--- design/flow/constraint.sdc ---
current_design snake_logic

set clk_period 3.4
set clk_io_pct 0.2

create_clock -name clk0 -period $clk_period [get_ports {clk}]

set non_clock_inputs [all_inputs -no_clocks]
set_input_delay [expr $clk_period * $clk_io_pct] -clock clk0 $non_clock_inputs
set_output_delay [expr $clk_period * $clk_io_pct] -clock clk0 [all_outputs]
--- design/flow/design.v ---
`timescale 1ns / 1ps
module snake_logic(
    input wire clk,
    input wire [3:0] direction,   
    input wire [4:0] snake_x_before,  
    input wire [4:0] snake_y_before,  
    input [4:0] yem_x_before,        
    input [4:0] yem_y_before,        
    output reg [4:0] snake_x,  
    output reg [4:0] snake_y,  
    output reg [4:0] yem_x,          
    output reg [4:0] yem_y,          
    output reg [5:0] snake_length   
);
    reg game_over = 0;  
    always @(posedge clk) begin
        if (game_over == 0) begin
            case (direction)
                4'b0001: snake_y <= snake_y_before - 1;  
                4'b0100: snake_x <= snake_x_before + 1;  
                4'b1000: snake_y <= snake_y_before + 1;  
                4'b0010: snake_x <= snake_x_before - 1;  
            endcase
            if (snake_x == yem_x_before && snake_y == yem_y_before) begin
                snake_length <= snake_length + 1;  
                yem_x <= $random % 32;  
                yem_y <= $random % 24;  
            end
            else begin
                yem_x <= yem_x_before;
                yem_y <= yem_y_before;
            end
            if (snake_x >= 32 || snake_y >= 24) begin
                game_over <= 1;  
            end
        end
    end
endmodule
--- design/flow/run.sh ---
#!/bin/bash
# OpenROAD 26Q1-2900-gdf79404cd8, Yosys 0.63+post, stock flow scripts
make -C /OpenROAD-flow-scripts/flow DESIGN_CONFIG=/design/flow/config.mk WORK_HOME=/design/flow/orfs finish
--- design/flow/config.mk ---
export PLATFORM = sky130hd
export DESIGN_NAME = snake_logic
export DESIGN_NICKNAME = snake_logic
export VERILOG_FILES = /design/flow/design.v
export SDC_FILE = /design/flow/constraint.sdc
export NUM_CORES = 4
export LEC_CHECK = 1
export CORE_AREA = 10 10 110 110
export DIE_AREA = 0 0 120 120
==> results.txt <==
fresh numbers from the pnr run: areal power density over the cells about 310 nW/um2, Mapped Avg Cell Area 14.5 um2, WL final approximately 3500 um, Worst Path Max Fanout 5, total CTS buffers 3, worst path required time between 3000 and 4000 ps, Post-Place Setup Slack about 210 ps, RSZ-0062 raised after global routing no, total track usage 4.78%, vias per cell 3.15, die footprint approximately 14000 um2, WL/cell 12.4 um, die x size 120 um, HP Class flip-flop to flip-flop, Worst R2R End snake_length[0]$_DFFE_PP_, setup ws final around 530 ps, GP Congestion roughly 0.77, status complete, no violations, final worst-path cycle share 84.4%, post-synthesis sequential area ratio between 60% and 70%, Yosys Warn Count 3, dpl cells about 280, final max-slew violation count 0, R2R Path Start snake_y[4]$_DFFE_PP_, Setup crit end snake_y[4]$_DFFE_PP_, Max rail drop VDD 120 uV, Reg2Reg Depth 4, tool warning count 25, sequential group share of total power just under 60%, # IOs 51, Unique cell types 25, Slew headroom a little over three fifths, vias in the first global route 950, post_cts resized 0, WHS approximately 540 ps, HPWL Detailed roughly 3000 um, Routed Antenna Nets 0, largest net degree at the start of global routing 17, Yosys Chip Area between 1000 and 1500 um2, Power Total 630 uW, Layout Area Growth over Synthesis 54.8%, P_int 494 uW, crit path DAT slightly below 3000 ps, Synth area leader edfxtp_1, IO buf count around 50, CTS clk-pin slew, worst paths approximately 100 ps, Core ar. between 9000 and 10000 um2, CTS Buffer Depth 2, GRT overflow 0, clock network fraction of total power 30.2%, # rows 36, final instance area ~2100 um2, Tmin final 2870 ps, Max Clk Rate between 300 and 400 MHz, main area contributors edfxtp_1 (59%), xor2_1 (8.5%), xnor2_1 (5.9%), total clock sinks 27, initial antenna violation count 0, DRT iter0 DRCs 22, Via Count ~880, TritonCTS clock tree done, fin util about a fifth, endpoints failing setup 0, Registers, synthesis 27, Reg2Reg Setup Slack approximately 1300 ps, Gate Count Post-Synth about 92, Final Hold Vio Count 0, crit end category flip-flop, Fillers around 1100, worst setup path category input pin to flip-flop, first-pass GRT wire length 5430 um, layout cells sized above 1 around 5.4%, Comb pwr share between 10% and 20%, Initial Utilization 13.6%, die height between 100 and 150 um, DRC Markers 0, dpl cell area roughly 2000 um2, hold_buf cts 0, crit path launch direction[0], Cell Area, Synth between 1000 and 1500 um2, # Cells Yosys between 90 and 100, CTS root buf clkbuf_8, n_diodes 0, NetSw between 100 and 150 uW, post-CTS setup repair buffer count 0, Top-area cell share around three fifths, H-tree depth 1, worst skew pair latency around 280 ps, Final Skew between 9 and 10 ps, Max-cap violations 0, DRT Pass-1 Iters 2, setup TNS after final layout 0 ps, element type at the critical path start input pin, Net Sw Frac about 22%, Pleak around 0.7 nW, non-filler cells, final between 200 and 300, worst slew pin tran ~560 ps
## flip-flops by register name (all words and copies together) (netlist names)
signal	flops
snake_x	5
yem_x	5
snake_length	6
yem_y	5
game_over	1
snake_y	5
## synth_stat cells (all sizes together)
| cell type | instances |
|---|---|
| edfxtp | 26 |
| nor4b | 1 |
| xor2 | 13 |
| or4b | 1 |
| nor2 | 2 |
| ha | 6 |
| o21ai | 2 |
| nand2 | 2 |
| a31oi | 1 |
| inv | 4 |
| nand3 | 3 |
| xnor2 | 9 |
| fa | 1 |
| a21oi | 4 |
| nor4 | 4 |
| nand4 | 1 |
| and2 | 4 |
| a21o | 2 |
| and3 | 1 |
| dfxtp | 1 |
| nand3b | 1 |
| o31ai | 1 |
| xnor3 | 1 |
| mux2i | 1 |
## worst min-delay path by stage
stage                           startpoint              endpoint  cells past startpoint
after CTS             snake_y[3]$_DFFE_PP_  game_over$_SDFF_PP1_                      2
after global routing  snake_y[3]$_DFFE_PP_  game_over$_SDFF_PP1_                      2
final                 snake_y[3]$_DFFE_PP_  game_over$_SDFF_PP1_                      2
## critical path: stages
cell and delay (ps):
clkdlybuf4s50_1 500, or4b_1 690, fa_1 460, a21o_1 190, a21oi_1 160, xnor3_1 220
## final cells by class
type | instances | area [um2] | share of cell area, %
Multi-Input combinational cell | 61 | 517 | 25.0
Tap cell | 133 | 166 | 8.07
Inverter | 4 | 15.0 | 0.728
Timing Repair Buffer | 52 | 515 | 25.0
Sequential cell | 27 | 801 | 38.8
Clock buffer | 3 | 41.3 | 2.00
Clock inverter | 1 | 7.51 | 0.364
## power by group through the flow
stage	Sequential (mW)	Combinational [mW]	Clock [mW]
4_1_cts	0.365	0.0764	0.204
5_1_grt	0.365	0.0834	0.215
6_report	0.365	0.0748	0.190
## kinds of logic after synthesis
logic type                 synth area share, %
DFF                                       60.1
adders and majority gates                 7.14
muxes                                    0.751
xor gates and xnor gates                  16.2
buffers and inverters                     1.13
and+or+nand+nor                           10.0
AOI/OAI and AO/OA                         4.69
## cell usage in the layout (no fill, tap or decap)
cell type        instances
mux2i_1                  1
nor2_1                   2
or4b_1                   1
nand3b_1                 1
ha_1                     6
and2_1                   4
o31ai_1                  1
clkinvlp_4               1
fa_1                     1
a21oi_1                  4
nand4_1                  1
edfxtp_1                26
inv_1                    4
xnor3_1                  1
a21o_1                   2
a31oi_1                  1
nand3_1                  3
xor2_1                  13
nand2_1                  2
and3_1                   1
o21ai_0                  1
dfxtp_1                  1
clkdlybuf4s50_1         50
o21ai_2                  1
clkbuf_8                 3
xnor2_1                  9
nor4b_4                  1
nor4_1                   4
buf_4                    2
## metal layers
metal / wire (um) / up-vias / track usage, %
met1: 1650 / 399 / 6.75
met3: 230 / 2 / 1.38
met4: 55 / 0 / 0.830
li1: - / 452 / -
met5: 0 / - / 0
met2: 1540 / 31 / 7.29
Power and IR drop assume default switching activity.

...

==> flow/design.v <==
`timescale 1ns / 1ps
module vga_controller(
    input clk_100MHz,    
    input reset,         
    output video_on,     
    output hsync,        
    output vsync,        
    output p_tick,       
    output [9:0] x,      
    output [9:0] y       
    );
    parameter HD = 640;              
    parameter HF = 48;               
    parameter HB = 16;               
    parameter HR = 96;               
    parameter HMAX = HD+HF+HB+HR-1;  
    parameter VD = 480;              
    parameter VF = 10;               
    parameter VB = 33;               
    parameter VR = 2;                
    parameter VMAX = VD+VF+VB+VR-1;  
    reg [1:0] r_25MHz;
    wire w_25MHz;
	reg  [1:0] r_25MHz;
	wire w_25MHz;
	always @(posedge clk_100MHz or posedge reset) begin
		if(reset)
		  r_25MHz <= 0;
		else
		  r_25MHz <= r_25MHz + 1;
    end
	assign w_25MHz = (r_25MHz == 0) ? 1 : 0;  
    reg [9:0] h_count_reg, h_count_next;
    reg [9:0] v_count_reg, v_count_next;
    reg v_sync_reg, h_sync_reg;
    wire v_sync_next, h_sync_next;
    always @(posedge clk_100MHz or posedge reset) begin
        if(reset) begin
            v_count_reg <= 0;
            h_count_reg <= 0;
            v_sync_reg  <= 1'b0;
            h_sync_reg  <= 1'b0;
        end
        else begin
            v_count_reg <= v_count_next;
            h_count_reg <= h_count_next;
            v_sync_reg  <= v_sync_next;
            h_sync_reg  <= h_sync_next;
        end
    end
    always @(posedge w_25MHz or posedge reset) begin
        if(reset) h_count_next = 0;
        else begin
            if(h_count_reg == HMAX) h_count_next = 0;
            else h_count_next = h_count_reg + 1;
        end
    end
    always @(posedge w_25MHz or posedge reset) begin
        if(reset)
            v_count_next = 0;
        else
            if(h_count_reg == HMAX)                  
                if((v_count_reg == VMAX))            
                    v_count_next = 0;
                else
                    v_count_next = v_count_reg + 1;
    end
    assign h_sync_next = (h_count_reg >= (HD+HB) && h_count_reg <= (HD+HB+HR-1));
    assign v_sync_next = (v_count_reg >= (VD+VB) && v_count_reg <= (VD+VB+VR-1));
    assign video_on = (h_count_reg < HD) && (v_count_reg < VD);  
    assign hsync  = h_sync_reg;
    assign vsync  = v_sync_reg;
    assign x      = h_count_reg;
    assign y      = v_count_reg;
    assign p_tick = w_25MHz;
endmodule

> **Task to complete**: Look through the material and find each line that includes "config", then copy it.

> **Solution to this problem**:
make -C /OpenROAD-flow-scripts/flow DESIGN_CONFIG=/design/flow/config.mk WORK_HOME=/design/flow/orfs finish
--- design/flow/config.mk ---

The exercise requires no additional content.